I'd like to say that I'm homesick, but since I don't have a home, that doesn't make a lot of sense. But how would one describe the feeling of wanting to have a home? I am longing for a place I can call home- a place where I feel safe, and comfortable. A place where I fit, and that fits me.
I wonder when a place begins to feel like home? Obviously, I can't expect Tubingen to feel like home just yet- I haven't even been here a week. But I wonder what it is that makes a place feel like home? Is it the physical residence? The region? The people? It's probably some combination of these, although I rather suspect that the latter may in some ways be the most important. I can say that Boone never really felt like home to me, and in a lot of ways, Dallas didn't either, even though I was there for a longer period of time (but still less than a year). I think with Dallas, I was just so busy, and I didn't have a car, so I never really got to explore the area- my life was so small there- I rarely moved outside of a five block radius.
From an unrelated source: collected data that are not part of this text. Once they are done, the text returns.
This design comes from an exercise in tuning for small area on the open sky130 flow, not from production work.
In this exercise RTL edits were held to simulation tests only and were not proved equivalent to the original.

run 1:
==> flow/design.v (excerpt) <==
module pill_box_top #(
	parameter int TICKS_PER_SEC = 32_768,
	parameter int TONE_DIV      = 8
) (
	input  logic                               clk,
	input  logic                               rst_n,
	input  pill_box_pkg::key_code_t            keyvalue,
	output logic [23:0]                        time_din,
	output logic [27:0]                        pill_box_din,
	output logic                               beep,
	output logic [pill_box_pkg::NUM_BOXES-1:0] alarm_box,
	output pill_box_pkg::menu_mode_t           mode_out,
	output pill_box_pkg::slot_idx_t            index_out
);
Size in the first run: about 1,200 cells after synthesis, roughly 260 flip-flops, ~67 I/O pins, roughly 11,000 sq um of cells after synthesis.
==> flow/config.mk <==
export PLATFORM = sky130hd
export DESIGN_NAME = pill_box_top
export DESIGN_NICKNAME = pill_box_top
export VERILOG_FILES = /design/flow/design.v
export SDC_FILE = /design/flow/constraint.sdc
export NUM_CORES = 4
export LEC_CHECK = 0
export CAP_MARGIN = 20
export CORE_MARGIN = 2
export CORE_UTILIZATION = 40
export SLEW_MARGIN = 20
==> flow/constraint.sdc <==
create_clock -name core_clock -period 10.0 [get_ports {clk}]
set_input_delay 2.0000 -clock core_clock [delete_from_list [all_inputs] [get_ports {clk}]]
set_output_delay 2.0000 -clock core_clock [all_outputs]
set_load 0.01 [all_outputs]
standard.sh (not shown) runs the stock make flow with config.mk's settings and CLKGATE_MAP_FILE= SYNTH_SCRIPT=/design/flow/synth_recipe.tcl, a recipe that flattens the netlist after the stock synthesis.
==> flow/flow/run.sh <==
#!/bin/bash
# Own layout flow: the standard ORFS flow (standard.sh) with these changes:
#  - synthesis is the standard flow's script (synth_recipe.tcl, ORFS synth.tcl) except that
#    ABC maps the logic with an area-oriented script, flow/abc_area.script;
#    registers are mapped before ABC and are left as the standard synthesis
#    makes them;
#  - adders are left to ABC as plain logic (ADDER_MAP_FILE empty) instead of
#    being mapped to half/full adder cells first;
#  - input and output ports are buffered with buf_1;
#  - clock tree clusters (no dummy loads), repair margins and utilization
#    are set below.
# Each tool's output goes to a log file in this folder.
set -euo pipefail
W=$(pwd)
F=$FLOW_HOME
cp "$W/flow/abc_area.script" "$W/abc_area.script"
sed "s#^source \$::env(SCRIPTS_DIR)/synth_preamble.tcl#source \$::env(SCRIPTS_DIR)/synth_preamble.tcl\nset abc_args [lreplace \$abc_args 1 1 $W/abc_area.script]#" \
	"$F/scripts/synth.tcl" > "$W/synth_area.tcl"
grep -q "abc_area.script" "$W/synth_area.tcl"
sed "s#source \$::env(SCRIPTS_DIR)/synth.tcl#source $W/synth_area.tcl#" "$W/synth_recipe.tcl" > "$W/synth_recipe_area.tcl"
grep -q "synth_area.tcl" "$W/synth_recipe_area.tcl"
make -C "$F" DESIGN_CONFIG="$FLOW_CONFIG" WORK_HOME="$W/orfs" CLKGATE_MAP_FILE= \
	SYNTH_SCRIPT="$W/synth_recipe_area.tcl" ADDER_MAP_FILE= \
	CAP_MARGIN=0 CORE_MARGIN=2 CORE_UTILIZATION=60 SLEW_MARGIN=0 \
	"CTS_ARGS=-sink_clustering_enable -repair_clock_nets -sink_clustering_size 30 -sink_clustering_max_diameter 110 -dont_use_dummy_load" \
	"BUFFER_PORTS_ARGS=-buffer_cell sky130_fd_sc_hd__buf_1" \
	finish > "$W/make.log" 2>&1
: # left out here: write the final layout as DEF
==> flow/flow/abc_area.script <==
strash
ifraig
dc2
dc2
dch -f
amap -F 2 -A 6
topo
What run 2 does differently from run 1 at the input level:
diff --git a/flow/flow/run.sh b/flow/flow/run.sh
--- a/flow/flow/run.sh
+++ b/flow/flow/run.sh
@@ -23,4 +23,4 @@
 	SYNTH_SCRIPT="$W/synth_recipe_area.tcl" ADDER_MAP_FILE= \
-	CAP_MARGIN=0 CORE_MARGIN=2 CORE_UTILIZATION=60 SLEW_MARGIN=0 \
-	"CTS_ARGS=-sink_clustering_enable -repair_clock_nets -sink_clustering_size 30 -sink_clustering_max_diameter 110 -dont_use_dummy_load" \
+	CAP_MARGIN=0 CORE_MARGIN=2 CORE_UTILIZATION=50 SLEW_MARGIN=0 \
+	"CTS_ARGS=-sink_clustering_enable -repair_clock_nets -sink_clustering_size 30 -sink_clustering_max_diameter 80 -dont_use_dummy_load" \
 	"BUFFER_PORTS_ARGS=-buffer_cell sky130_fd_sc_hd__buf_1" \
Notes after the runs:
- Run 2 finished all stages; the layout is clean.
- Comparing the two runs side by side, run 2 comes out behind run 1 on wire length of the first global-routing pass.
- Row non-clock buffer instance count of the final layout: run 2 higher / run 1 lower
...I find it curious that I almost immediately felt at home when I visited my friend's family farm in SW Virginia. I've only spent parts of maybe 6-7 days there, and yet when I'm there, it feels like home. Why is that? And, really, when I visited my sister in DC, her house also felt very home-like (I certainly made myself at home, and made a huge mess of her guest room :) ), and, again, I was only there a week.
I guess, then, home is about being with or near the people you care about; living in close proximity to them, if not in the same building. I am curious about what kind of life I will build here, even if I'm only here temporarily. I hope that one day I will wake up, and realize that this place feels like home.